This year, try thinking more about what it means to be healthy to you.

Think in terms of more organization and small changes. These healthy plans can be easier to maintain. And small successes can lead to a healthier, happier you over time.

Don’t focus so much on losing a lot of pounds or bench-pressing enough weight to impress your friends. Make a declaration instead: a declaration that you’ll make better health a priority, not an occasional passing thought.

Try these small changes and healthy living tips that can lead to better health overall.

  1. Schedule your appointments.
    Schedule a “wellness” visit with your doctor. Do it early in the year so you can discuss any health concerns with your doctor and plan for the year. Find out what preventive care you and your family will need and schedule the appointments right off the bat.

    Ask your doctor about any health check-ups or screening tests you need. It’s important to catch diseases early, when they tend to be easier to treat. Check your insurance plan by calling the number on the back of your member ID card.

    Remember: You will get more out of your doctor’s visit if you are honest. Tell your health care provider everything, even things that might be embarrassing. The more your doctor knows about you, the better the care he or she can provide. 
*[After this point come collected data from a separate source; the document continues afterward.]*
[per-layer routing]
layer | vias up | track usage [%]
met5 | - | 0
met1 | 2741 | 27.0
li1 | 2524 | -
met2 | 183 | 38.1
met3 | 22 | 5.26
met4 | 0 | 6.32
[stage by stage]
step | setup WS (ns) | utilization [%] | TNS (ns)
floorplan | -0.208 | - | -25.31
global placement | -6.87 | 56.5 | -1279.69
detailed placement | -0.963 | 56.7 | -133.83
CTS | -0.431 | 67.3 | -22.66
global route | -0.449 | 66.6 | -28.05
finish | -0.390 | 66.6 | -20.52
### src/rtl/anim_sequencer_if.sv
// -----------------------------------------------------------------------------
// anim_sequencer_if
// Direct-select request channel into the animation sequencer.
//   req_valid : requester has an animation ID to show
//   req_id    : requested animation ID (ID_W bits)
//   req_ready : sequencer can take a request this cycle
// The master modport is the requester; the slave modport is the sequencer.
// -----------------------------------------------------------------------------
interface anim_sequencer_if #(
   parameter int ID_W = 2
);
   logic            req_valid;
   logic [ID_W-1:0] req_id;
   logic            req_ready;

   modport master (output req_valid, output req_id, input req_ready);
   modport slave  (input req_valid, input req_id, output req_ready);
endinterface
--- config.mk ---
export PLATFORM = sky130hd
export DESIGN_NAME = logic_slice_seq
export DESIGN_NICKNAME = d
export VERILOG_FILES = /design/src/rtl/alu_pkg.sv /design/src/rtl/logic_slice.sv /design/src/rtl/nand_wordgate.sv /design/src/rtl/logic_slice_seq.sv
export SDC_FILE = /design/constraint.sdc
export NUM_CORES = 1
export LEC_CHECK = 0
export BUFFER_PORTS_ARGS = -buffer_cell sky130_fd_sc_hd__buf_2
export CORE_MARGIN = 2
export CORE_UTILIZATION = 56
export CTS_CLUSTER_DIAMETER = 80
export DETAILED_ROUTE_END_ITERATION = 10
export PLACE_DENSITY = 0.9
export SKIP_LAST_GASP = 1
export SLEW_MARGIN = 20
export SYNTH_ARGS = -nofsm -noshare
export SYNTH_HDL_FRONTEND = slang
export SYNTH_HIERARCHICAL = 1
export SYNTH_SLANG_ARGS = --single-unit
--- constraint.sdc ---
create_clock -name clk -period 8.05 [get_ports clk]
set_clock_uncertainty 0.1 [all_clocks]
set_input_delay 0 -clock clk [delete_from_list [all_inputs] [get_ports clk]]
set_output_delay 0 -clock clk [all_outputs]
set_load 0.02 [all_outputs]
--- src/rtl/alu_pkg.sv ---
// Shared ALU definitions: logic op codes, sequencer state encoding and a
// counter-width helper.
package alu_pkg;

  localparam logic [2:0] OP_AND  = 3'b000;
  localparam logic [2:0] OP_OR   = 3'b001;
  localparam logic [2:0] OP_XOR  = 3'b010;
  localparam logic [2:0] OP_NAND = 3'b011;
  localparam logic [2:0] OP_NOR  = 3'b100;
  localparam logic [2:0] OP_XNOR = 3'b101;
  localparam logic [2:0] OP_NOT  = 3'b110;
  localparam logic [2:0] OP_PASS = 3'b111;

  typedef enum logic [1:0] {
    S_IDLE = 2'b00,
    S_RUN  = 2'b01,
    S_DONE = 2'b10
  } state_e;

  // A single-slice configuration still needs a 1-bit counter.
  function automatic int unsigned cnt_width(input int unsigned n);
    return (n > 1) ? $clog2(n) : 1;
  endfunction

endpackage
===== src/rtl/irq_priority_ctrl_prienc.sv =====
// 4-to-2 priority encoder: highest set index wins, z flags an all-zero input.
module priority_encoder4to2 (
  input  logic [3:0] a,
  output logic [1:0] out,
  output logic       z
);

  // Highest-index-first priority selection
  always_comb begin
    out = 2'd0;
    z   = 1'b0;
    if (a[3])      out = 2'd3;
    else if (a[2]) out = 2'd2;
    else if (a[1]) out = 2'd1;
    else if (a[0]) out = 2'd0;
    else           z   = 1'b1;
  end

endmodule


===== src/rtl/irq_priority_ctrl.sv =====
// 4-channel interrupt controller: rising-edge capture into a pending
// register, mask, priority select, valid/ack presentation with an ack
// timeout, and in-service tracking until end-of-interrupt.
// Optional macro IRQ_SYNC_EN adds a 2-flop synchroniser on irq.
module irq_priority_ctrl
  import irq_ctrl_pkg::*;
#(
  parameter int ACK_TIMEOUT = 15
) (
  input  logic               clk,
  input  logic               rst_n,
  input  logic [NUM_IRQ-1:0] irq,
  input  logic [NUM_IRQ-1:0] mask,
  input  logic               int_ack,
  input  logic               eoi,
  output logic               int_valid,
  output logic [VEC_W-1:0]   int_vec,
  output logic [NUM_IRQ-1:0] in_service,
  output logic               timeout
);

  localparam logic [7:0] CNT_LAST = 8'(ACK_TIMEOUT - 1);

  logic [NUM_IRQ-1:0] irq_in;

`ifdef IRQ_SYNC_EN
  // Edge history is trustworthy once all four input flops hold real samples
  localparam logic [2:0] ARM_LAST = 3'd4;

  logic [NUM_IRQ-1:0] sync1_reg;
  logic [NUM_IRQ-1:0] sync2_reg;

  // Two-flop synchroniser for asynchronous request lines
  always_ff @(posedge clk or negedge rst_n) begin
    if (!rst_n) begin
      sync1_reg <= '0;
      sync2_reg <= '0;
    end else begin
      sync1_reg <= irq;
      sync2_reg <= sync1_reg;
    end
  end

  assign irq_in = sync2_reg;
`else
  // Edge history is trustworthy once irq_s and irq_d hold real samples
  localparam logic [2:0] ARM_LAST = 3'd2;

  assign irq_in = irq;
`endif

  logic [NUM_IRQ-1:0] irq_s_reg;
  logic [NUM_IRQ-1:0] irq_d_reg;
  logic [2:0]         arm_reg;
  logic               armed;
  logic [NUM_IRQ-1:0] rise;
  logic [NUM_IRQ-1:0] clr;
  logic [NUM_IRQ-1:0] pending_reg;
  logic [NUM_IRQ-1:0] pending_next;
  logic               ack_take;

  state_t             state_reg;
  logic               int_valid_reg;
  logic [VEC_W-1:0]   int_vec_reg;
  logic [NUM_IRQ-1:0] in_service_reg;
  logic               timeout_reg;
  logic [7:0]         cnt_reg;

  logic [VEC_W-1:0]   enc_out;
  logic               enc_z;

  // Capture and delay stages for edge detection, plus warm-up counter
  always_ff @(posedge clk or negedge rst_n) begin
    if (!rst_n) begin
      irq_s_reg <= '0;
      irq_d_reg <= '0;
      arm_reg   <= '0;
    end else begin
      irq_s_reg <= irq_in;
      irq_d_reg <= irq_s_reg;
      if (arm_reg != ARM_LAST) arm_reg <= arm_reg + 3'd1;
    end
  end

  // A level already high when reset releases is not an edge: suppress
  // rise until the delay line has been filled from live samples.
  assign armed    = (arm_reg == ARM_LAST);
  assign ack_take = (state_reg == REQ) && int_ack;

  // Per-channel edge detect and pending update; a same-cycle set beats the clear
  for (genvar gi = 0; gi < NUM_IRQ; gi++) begin : g_chan
    assign rise[gi]         = armed & irq_s_reg[gi] & ~irq_d_reg[gi];
    assign clr[gi]          = ack_take && (int_vec_reg == VEC_W'(gi));
    assign pending_next[gi] = (pending_reg[gi] & ~clr[gi]) | rise[gi];
  end

  // Pending request register
  always_ff @(posedge clk or negedge rst_n) begin
    if (!rst_n) pending_reg <= '0;
    else        pending_reg <= pending_next;
  end

  priority_encoder4to2 u_enc (
    .a   (pending_reg & mask),
    .out (enc_out),
    .z   (enc_z)
  );

  // Presentation FSM with registered outputs and ack timeout
  always_ff @(posedge clk or negedge rst_n) begin
    if (!rst_n) begin
      state_reg      <= IDLE;
      int_valid_reg  <= 1'b0;
      int_vec_reg    <= '0;
      in_service_reg <= '0;
      timeout_reg    <= 1'b0;
      cnt_reg        <= '0;
    end else begin
      case (state_reg)
        IDLE: begin
          if (!enc_z) begin
            int_vec_reg   <= enc_out;
            int_valid_reg <= 1'b1;
            cnt_reg       <= '0;
            state_reg     <= REQ;
          end
        end
        REQ: begin
          // Vector stays frozen here even if a higher channel pends meanwhile
          if (int_ack) begin
            in_service_reg <= vec_onehot(int_vec_reg);
            int_valid_reg  <= 1'b0;
            state_reg      <= SERVICE;
          end else if (cnt_reg == CNT_LAST) begin
            timeout_reg   <= 1'b1;
            int_valid_reg <= 1'b0;
            state_reg     <= IDLE;
          end else begin
            cnt_reg <= cnt_reg + 8'd1;
          end
        end
        SERVICE: begin
          if (eoi) begin
            in_service_reg <= '0;
            state_reg      <= IDLE;
          end
        end
        default: begin
          state_reg     <= IDLE;
          int_valid_reg <= 1'b0;
        end
      endcase
    end
  end

  assign int_valid  = int_valid_reg;
  assign int_vec    = int_vec_reg;
  assign in_service = in_service_reg;
  assign timeout    = timeout_reg;

endmodule
[config.mk]
export PLATFORM = sky130hd
export DESIGN_NAME = conf_int_mac__pipe__apx_sel
export DESIGN_NICKNAME = d
export VERILOG_FILES = /design/src/rtl/conf_int_mac__pipe__apx_sel.sv
export SDC_FILE = /design/constraint.sdc
export NUM_CORES = 2
export LEC_CHECK = 0
export ABC_CLOCK_PERIOD_IN_PS = 10900
export CORE_ASPECT_RATIO = 1.4
export CORE_UTILIZATION = 55
export DETAILED_ROUTE_END_ITERATION = 12
export GPL_ROUTABILITY_DRIVEN = 0
export PLACE_DENSITY = 0.7
export SLEW_MARGIN = 20
export SYNTH_ARGS = -nofsm -noshare
export SYNTH_HDL_FRONTEND = slang
export SYNTH_SLANG_ARGS = --single-unit
[constraint.sdc]
create_clock -name clk -period 10.9 [get_ports clk]
set_input_delay 1.09 -clock clk [delete_from_list [all_inputs] [get_ports clk]]
set_output_delay 1.09 -clock clk [all_outputs]
set_load 0.005 [all_outputs]
[src/rtl/conf_int_mac__pipe__apx_sel.sv]
// Pipelined, precision-configurable unsigned integer MAC.
// Three valid/ready stages: S1 truncates the operands to the requested
// approximation level, S2 forms the exact product, S3 loads or accumulates it.
// Any stage may move forward whenever the stage after it is empty or is
// moving on, so the pipe sustains one transaction per cycle under full flow.
// Legal parameterisations keep MAX_LVL*TRUNC_STEP < DW and MAX_LVL < 2**LVL_W.
module conf_int_mac__pipe__apx_sel #(
    parameter int DATA_PATH_BITWIDTH = 24,
    parameter int TRUNC_STEP         = 8,
    parameter int MAX_LVL            = 2,
    parameter int LVL_W              = 2,
    parameter int ACC_GUARD          = 8,
    localparam int DW                = DATA_PATH_BITWIDTH,
    localparam int ACC_W             = 2*DW + ACC_GUARD
) (
    input  logic             clk,
    input  logic             rst,
    input  logic             in__valid,
    output logic             in__ready,
    input  logic [DW-1:0]    a,
    input  logic [DW-1:0]    b,
    input  logic [LVL_W-1:0] apx__lvl,
    input  logic             acc__en,
    input  logic             acc__clr,
    output logic             out__valid,
    input  logic             out__ready,
    output logic [ACC_W-1:0] d,
    output logic [LVL_W-1:0] d__lvl,
    output logic             ovf
);

    localparam int STAGES = 3;

    // Per-stage valid bits; bit N belongs to stage SN.
    logic [STAGES:1] vld_pipe;

    logic             ld3;
    logic             en2;
    logic             en1;
    logic             in_xfer;

    logic [LVL_W-1:0] lvl_eff;
    logic [DW-1:0]    op_mask;

    logic [DW-1:0]    s1_a;
    logic [DW-1:0]    s1_b;
    logic [LVL_W-1:0] s1_lvl;
    logic             s1_en;
    logic             s1_clr;

    logic [2*DW-1:0]  s2_p;
    logic [LVL_W-1:0] s2_lvl;
    logic             s2_en;
    logic             s2_clr;

    logic [ACC_W-1:0] p_ext;
    logic [ACC_W:0]   acc_sum;

    // A stage takes new content when its successor is empty or is advancing.
    assign ld3        = !vld_pipe[3] | out__ready;
    assign en2        = ld3 | !vld_pipe[2];
    assign en1        = en2 | !vld_pipe[1];
    assign in__ready  = en1 & !rst;
    assign in_xfer    = in__valid & in__ready;
    assign out__valid = vld_pipe[3];

    // Clamp the requested level and build the operand LSB mask for it.
    always_comb begin
        lvl_eff = apx__lvl;
        if (apx__lvl > LVL_W'(MAX_LVL)) lvl_eff = LVL_W'(MAX_LVL);
        op_mask = {DW{1'b1}};
        for (int l = 1; l <= MAX_LVL; l++) begin
            if (lvl_eff == LVL_W'(l)) op_mask = {DW{1'b1}} << (l*TRUNC_STEP);
        end
    end

    // Valid bits move forward together with the stage they describe.
    always_ff @(posedge clk or posedge rst) begin
        if (rst) begin
            vld_pipe <= '0;
        end else begin
            if (ld3) vld_pipe[3] <= vld_pipe[2];
            if (en2) vld_pipe[2] <= vld_pipe[1];
            if (en1) vld_pipe[1] <= in_xfer;
        end
    end

    // S1: capture truncated operands and per-transaction control.
    always_ff @(posedge clk or posedge rst) begin
        if (rst) begin
            s1_a   <= '0;
            s1_b   <= '0;
            s1_lvl <= '0;
            s1_en  <= 1'b0;
            s1_clr <= 1'b0;
        end else if (in_xfer) begin
            s1_a   <= a & op_mask;
            s1_b   <= b & op_mask;
            s1_lvl <= lvl_eff;
            s1_en  <= acc__en;
            s1_clr <= acc__clr;
        end
    end

    // S2: exact full-width product of the truncated operands.
    always_ff @(posedge clk or posedge rst) begin
        if (rst) begin
            s2_p   <= '0;
            s2_lvl <= '0;
            s2_en  <= 1'b0;
            s2_clr <= 1'b0;
        end else if (en2 && vld_pipe[1]) begin
            s2_p   <= (2*DW)'(s1_a) * (2*DW)'(s1_b);
            s2_lvl <= s1_lvl;
            s2_en  <= s1_en;
            s2_clr <= s1_clr;
        end
    end

    assign p_ext   = ACC_W'(s2_p);
    assign acc_sum = {1'b0, d} + {1'b0, p_ext};

    // S3: the output register doubles as the accumulator. It only changes
    // when a real product arrives, so idle cycles and stalls leave the sum
    // (and the held output) untouched.
    always_ff @(posedge clk or posedge rst) begin
        if (rst) begin
            d      <= '0;
            d__lvl <= '0;
            ovf    <= 1'b0;
        end else if (ld3 && vld_pipe[2]) begin
            d__lvl <= s2_lvl;
            if (!s2_en || s2_clr) begin
                d   <= p_ext;
                ovf <= 1'b0;
            end else begin
                d   <= acc_sum[ACC_W-1:0];
                ovf <= ovf | acc_sum[ACC_W];
            end
        end
    end

endmodule
<file path="src/rtl/axi4_lite_master_bridge.sv">
// Bridge from the RV32IM core's single-outstanding load/store port to an
// AXI4-Lite master. One request is registered, driven out on AW/W or AR, and
// completed with a one-cycle mem_done pulse carrying read data and error status.
package axi4_lite_addr_map_package;
    localparam int ADDR_WIDTH = 32;
    localparam int DATA_WIDTH = 32;
endpackage

module axi4_lite_master_bridge #(
    parameter int ADDR_WIDTH = axi4_lite_addr_map_package::ADDR_WIDTH,
    parameter int DATA_WIDTH = axi4_lite_addr_map_package::DATA_WIDTH
) (
    input  logic                    clk,
    input  logic                    rst,
    input  logic                    mem_req,
    input  logic                    mem_we,
    input  logic [ADDR_WIDTH-1:0]   mem_addr,
    input  logic [DATA_WIDTH-1:0]   mem_wdata,
    input  logic [DATA_WIDTH/8-1:0] mem_wstrb,
    output logic                    mem_busy,
    output logic                    mem_done,
    output logic [DATA_WIDTH-1:0]   mem_rdata,
    output logic                    mem_err,
    axi4_lite_if.master             m_if
);

    localparam logic [2:0] S_IDLE         = 3'd0;
    localparam logic [2:0] S_WR_ADDR_DATA = 3'd1;
    localparam logic [2:0] S_WR_RESP      = 3'd2;
    localparam logic [2:0] S_RD_ADDR      = 3'd3;
    localparam logic [2:0] S_RD_DATA      = 3'd4;

    logic [2:0]              state_q,   state_d;
    logic                    aw_done_q, aw_done_d;
    logic                    w_done_q,  w_done_d;
    logic [ADDR_WIDTH-1:0]   addr_q,    addr_d;
    logic [DATA_WIDTH-1:0]   wdata_q,   wdata_d;
    logic [DATA_WIDTH/8-1:0] wstrb_q,   wstrb_d;
    logic                    awvalid_q, awvalid_d;
    logic                    wvalid_q,  wvalid_d;
    logic                    arvalid_q, arvalid_d;
    logic                    bready_q,  bready_d;
    logic                    rready_q,  rready_d;
    logic                    done_q,    done_d;
    logic                    err_q,     err_d;
    logic [DATA_WIDTH-1:0]   rdata_q,   rdata_d;
    logic                    aw_hs;
    logic                    w_hs;

    // Handshakes only count while this bridge is actually presenting VALID.
    assign aw_hs = awvalid_q & m_if.awready;
    assign w_hs  = wvalid_q  & m_if.wready;

    // Next-state and next-output logic; every AXI output is taken from a register.
    always_comb begin
        // NOTE: every target gets a hold/default value first so no path through the case leaves it unassigned, which would infer a latch.
        state_d   = state_q;
        aw_done_d = aw_done_q;
        w_done_d  = w_done_q;
        addr_d    = addr_q;
        wdata_d   = wdata_q;
        wstrb_d   = wstrb_q;
        awvalid_d = awvalid_q;
        wvalid_d  = wvalid_q;
        arvalid_d = arvalid_q;
        bready_d  = bready_q;
        rready_d  = rready_q;
        rdata_d   = rdata_q;
        done_d    = 1'b0;
        err_d     = 1'b0;

        case (state_q)
            S_IDLE: begin
                if (mem_req) begin
                    // The transfer direction lives in the state encoding from here on.
                    addr_d    = mem_addr;
                    wdata_d   = mem_wdata;
                    wstrb_d   = mem_wstrb;
                    aw_done_d = 1'b0;
                    w_done_d  = 1'b0;
                    if (mem_we) begin
                        state_d   = S_WR_ADDR_DATA;
                        awvalid_d = 1'b1;
                        wvalid_d  = 1'b1;
                    end else begin
                        state_d   = S_RD_ADDR;
                        arvalid_d = 1'b1;
                    end
                end
            end

            S_WR_ADDR_DATA: begin
                // AW and W complete independently; each VALID drops after its own handshake.
                if (aw_hs) begin
                    aw_done_d = 1'b1;
                    awvalid_d = 1'b0;
                end
                if (w_hs) begin
                    w_done_d = 1'b1;
                    wvalid_d = 1'b0;
                end
                if ((aw_done_q | aw_hs) && (w_done_q | w_hs)) begin
                    state_d  = S_WR_RESP;
                    bready_d = 1'b1;
                end
            end

            S_WR_RESP: begin
                if (m_if.bvalid) begin
                    state_d  = S_IDLE;
                    bready_d = 1'b0;
                    done_d   = 1'b1;
                    err_d    = (m_if.bresp != 2'b00);
                end
            end

            S_RD_ADDR: begin
                if (m_if.arready) begin
                    state_d   = S_RD_DATA;
                    arvalid_d = 1'b0;
                    rready_d  = 1'b1;
                end
            end

            S_RD_DATA: begin
                if (m_if.rvalid) begin
                    state_d  = S_IDLE;
                    rready_d = 1'b0;
                    rdata_d  = m_if.rdata;
                    done_d   = 1'b1;
                    err_d    = (m_if.rresp != 2'b00);
                end
            end

            default: begin
                state_d   = S_IDLE;
                awvalid_d = 1'b0;
                wvalid_d  = 1'b0;
                arvalid_d = 1'b0;
                bready_d  = 1'b0;
                rready_d  = 1'b0;
            end
        endcase
    end

    // State register with synchronous reset; reset abandons any transaction in flight.
    always_ff @(posedge clk) begin
        // NOTE: registers are updated with non-blocking assignments so every flop samples pre-edge values regardless of statement order.
        if (rst) begin
            state_q   <= S_IDLE;
            aw_done_q <= 1'b0;
            w_done_q  <= 1'b0;
            addr_q    <= '0;
            wdata_q   <= '0;
            wstrb_q   <= '0;
            awvalid_q <= 1'b0;
            wvalid_q  <= 1'b0;
            arvalid_q <= 1'b0;
            bready_q  <= 1'b0;
            rready_q  <= 1'b0;
            done_q    <= 1'b0;
            err_q     <= 1'b0;
            rdata_q   <= '0;
        end else begin
            state_q   <= state_d;
            aw_done_q <= aw_done_d;
            w_done_q  <= w_done_d;
            addr_q    <= addr_d;
            wdata_q   <= wdata_d;
            wstrb_q   <= wstrb_d;
            awvalid_q <= awvalid_d;
            wvalid_q  <= wvalid_d;
            arvalid_q <= arvalid_d;
            bready_q  <= bready_d;
            rready_q  <= rready_d;
            done_q    <= done_d;
            err_q     <= err_d;
            rdata_q   <= rdata_d;
        end
    end

    assign m_if.awaddr  = addr_q;
    assign m_if.araddr  = addr_q;
    assign m_if.wdata   = wdata_q;
    assign m_if.wstrb   = wstrb_q;
    assign m_if.awvalid = awvalid_q;
    assign m_if.wvalid  = wvalid_q;
    assign m_if.arvalid = arvalid_q;
    assign m_if.bready  = bready_q;
    assign m_if.rready  = rready_q;

    assign mem_busy  = (state_q != S_IDLE);
    assign mem_done  = done_q;
    assign mem_err   = err_q;
    assign mem_rdata = rdata_q;

endmodule

</file>
<file path="src/rtl/axi4_lite_master_bridge_if.sv">
// AXI4-Lite channel bundle shared by the core bridge and the interconnect.
// Only the signals the bridge uses are carried; protection bits are fixed upstream.
interface axi4_lite_if #(
    parameter int ADDR_WIDTH = 32,
    parameter int DATA_WIDTH = 32
);
    logic [ADDR_WIDTH-1:0]   awaddr;
    logic                    awvalid;
    logic                    awready;
    logic [DATA_WIDTH-1:0]   wdata;
    logic [DATA_WIDTH/8-1:0] wstrb;
    logic                    wvalid;
    logic                    wready;
    logic [1:0]              bresp;
    logic                    bvalid;
    logic                    bready;
    logic [ADDR_WIDTH-1:0]   araddr;
    logic                    arvalid;
    logic                    arready;
    logic [DATA_WIDTH-1:0]   rdata;
    logic [1:0]              rresp;
    logic                    rvalid;
    logic                    rready;

    modport master (
        output awaddr, awvalid, wdata, wstrb, wvalid, bready, araddr, arvalid, rready,
        input  awready, wready, bresp, bvalid, arready, rdata, rresp, rvalid
    );

    modport slave (
        input  awaddr, awvalid, wdata, wstrb, wvalid, bready, araddr, arvalid, rready,
        output awready, wready, bresp, bvalid, arready, rdata, rresp, rvalid
    );
endinterface

</file>
<file path="src/flat_wrapper.sv">
// flat-port wrapper written by rule: the top's interface ports become plain ports
module axi4_lite_master_bridge_flat 
#(
    parameter int ADDR_WIDTH = axi4_lite_addr_map_package::ADDR_WIDTH,
    parameter int DATA_WIDTH = axi4_lite_addr_map_package::DATA_WIDTH
)
  (clk, rst, mem_req, mem_we, mem_addr, mem_wdata, mem_wstrb, mem_busy, mem_done, mem_rdata, mem_err, m_if_awaddr, m_if_awvalid, m_if_wdata, m_if_wstrb, m_if_wvalid, m_if_bready, m_if_araddr, m_if_arvalid, m_if_rready, m_if_awready, m_if_wready, m_if_bresp, m_if_bvalid, m_if_arready, m_if_rdata, m_if_rresp, m_if_rvalid);
  axi4_lite_if #(.ADDR_WIDTH(ADDR_WIDTH), .DATA_WIDTH(DATA_WIDTH)) m_if_i ();
  input  logic clk;
  input  logic rst;
  input  logic mem_req;
  input  logic mem_we;
  input  logic [ADDR_WIDTH-1:0] mem_addr;
  input  logic [DATA_WIDTH-1:0] mem_wdata;
  input  logic [DATA_WIDTH/8-1:0] mem_wstrb;
  output logic mem_busy;
  output logic mem_done;
  output logic [DATA_WIDTH-1:0] mem_rdata;
  output logic mem_err;
  output wire logic [$bits(m_if_i.awaddr)-1:0] m_if_awaddr;
  output wire logic [$bits(m_if_i.awvalid)-1:0] m_if_awvalid;
  output wire logic [$bits(m_if_i.wdata)-1:0] m_if_wdata;
  output wire logic [$bits(m_if_i.wstrb)-1:0] m_if_wstrb;
  output wire logic [$bits(m_if_i.wvalid)-1:0] m_if_wvalid;
  output wire logic [$bits(m_if_i.bready)-1:0] m_if_bready;
  output wire logic [$bits(m_if_i.araddr)-1:0] m_if_araddr;
  output wire logic [$bits(m_if_i.arvalid)-1:0] m_if_arvalid;
  output wire logic [$bits(m_if_i.rready)-1:0] m_if_rready;
  input wire logic [$bits(m_if_i.awready)-1:0] m_if_awready;
  input wire logic [$bits(m_if_i.wready)-1:0] m_if_wready;
  input wire logic [$bits(m_if_i.bresp)-1:0] m_if_bresp;
  input wire logic [$bits(m_if_i.bvalid)-1:0] m_if_bvalid;
  input wire logic [$bits(m_if_i.arready)-1:0] m_if_arready;
  input wire logic [$bits(m_if_i.rdata)-1:0] m_if_rdata;
  input wire logic [$bits(m_if_i.rresp)-1:0] m_if_rresp;
  input wire logic [$bits(m_if_i.rvalid)-1:0] m_if_rvalid;
  assign m_if_awaddr = m_if_i.awaddr;
  assign m_if_awvalid = m_if_i.awvalid;
  assign m_if_wdata = m_if_i.wdata;
  assign m_if_wstrb = m_if_i.wstrb;
  assign m_if_wvalid = m_if_i.wvalid;
  assign m_if_bready = m_if_i.bready;
  assign m_if_araddr = m_if_i.araddr;
  assign m_if_arvalid = m_if_i.arvalid;
  assign m_if_rready = m_if_i.rready;
  assign m_if_i.awready = m_if_awready;
  assign m_if_i.wready = m_if_wready;
  assign m_if_i.bresp = m_if_bresp;
  assign m_if_i.bvalid = m_if_bvalid;
  assign m_if_i.arready = m_if_arready;
  assign m_if_i.rdata = m_if_rdata;
  assign m_if_i.rresp = m_if_rresp;
  assign m_if_i.rvalid = m_if_rvalid;
  axi4_lite_master_bridge #(.ADDR_WIDTH(ADDR_WIDTH), .DATA_WIDTH(DATA_WIDTH)) u_core (.clk(clk), .rst(rst), .mem_req(mem_req), .mem_we(mem_we), .mem_addr(mem_addr), .mem_wdata(mem_wdata), .mem_wstrb(mem_wstrb), .mem_busy(mem_busy), .mem_done(mem_done), .mem_rdata(mem_rdata), .mem_err(mem_err), .m_if(m_if_i));
endmodule
</file>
    While you’re at it, get your personal health record (PHR) together. You probably visit different doctors and pharmacies throughout the year. Keep a list of all those doctors and visits. Take it with you to all your appointments. A PHR can make it easier to update each doctor about tests or medications prescribed by another doctor. Learn more about a PHR from the Mayo Clinic. leaving site icon And take a look at the Food and Drug Administration’s simple form   to help manage medication lists.
  2. Eat healthier.
    Eating healthy is a worthy goal but changing your diet drastically can be difficult. You don’t need to give up red meat or become a vegetarian. Try small changes instead. Add a piece of fresh fruit or some vegetables to each meal. If it’s too hard to skip dessert completely, start by taking a smaller piece of the pie and savoring each bite.
  3. Take a walk.
    “Exercise more” doesn’t have to mean running a marathon. Even a little extra exercise can provide big benefits. Start small. Take a walk around the block. Then work your way up from there. Exercise can improve both your mood and memory; it can also help you sleep better, another boost for better health.
  4. Get social.
    Join a club. Take a class. Volunteer in your community. A lot can be done online.
  5. Learn something new.
    It’s never too late to learn. Find a hobby. Learn a new skill. Those things are not only fun, they are the exercise that keeps your brain in shape.

Declare this the year of taking care of you. Make your plan for better health now and start getting it done.